**ACTIVITY**
Could you copy exactly the line that contains "export SYNTH_HDL_FRONTEND = slang" and every line after it to the end of the records, and nothing more?

[Stored items]
==> config.mk <==
export PLATFORM = sky130hd
export DESIGN_NAME = countdown_timer
export DESIGN_NICKNAME = d
export VERILOG_FILES = /design/src/rtl/countdown_timer.sv
export SDC_FILE = /design/constraint.sdc
export NUM_CORES = 1
export LEC_CHECK = 0
export ABC_AREA = 1
export CORE_MARGIN = 10
export CORE_UTILIZATION = 53
export DETAILED_ROUTE_END_ITERATION = 12
export HOLD_SLACK_MARGIN = 0.05
export PLACE_DENSITY = 0.86
export SETUP_SLACK_MARGIN = 0.5
export SYNTH_ARGS = -nofsm -noshare
export SYNTH_HDL_FRONTEND = slang
export SYNTH_SLANG_ARGS = --single-unit
==> constraint.sdc <==
create_clock -name clk -period 4.1 [get_ports clk]
set_clock_uncertainty 0.15 [all_clocks]
set_input_delay 0.41 -clock clk [delete_from_list [all_inputs] [get_ports clk]]
set_output_delay 0.41 -clock clk [all_outputs]
set_load 0.005 [all_outputs]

**REPLY**
export SYNTH_HDL_FRONTEND = slang
export SYNTH_SLANG_ARGS = --single-unit
==> constraint.sdc <==
create_clock -name clk -period 4.1 [get_ports clk]
set_clock_uncertainty 0.15 [all_clocks]
set_input_delay 0.41 -clock clk [delete_from_list [all_inputs] [get_ports clk]]
set_output_delay 0.41 -clock clk [all_outputs]
set_load 0.005 [all_outputs]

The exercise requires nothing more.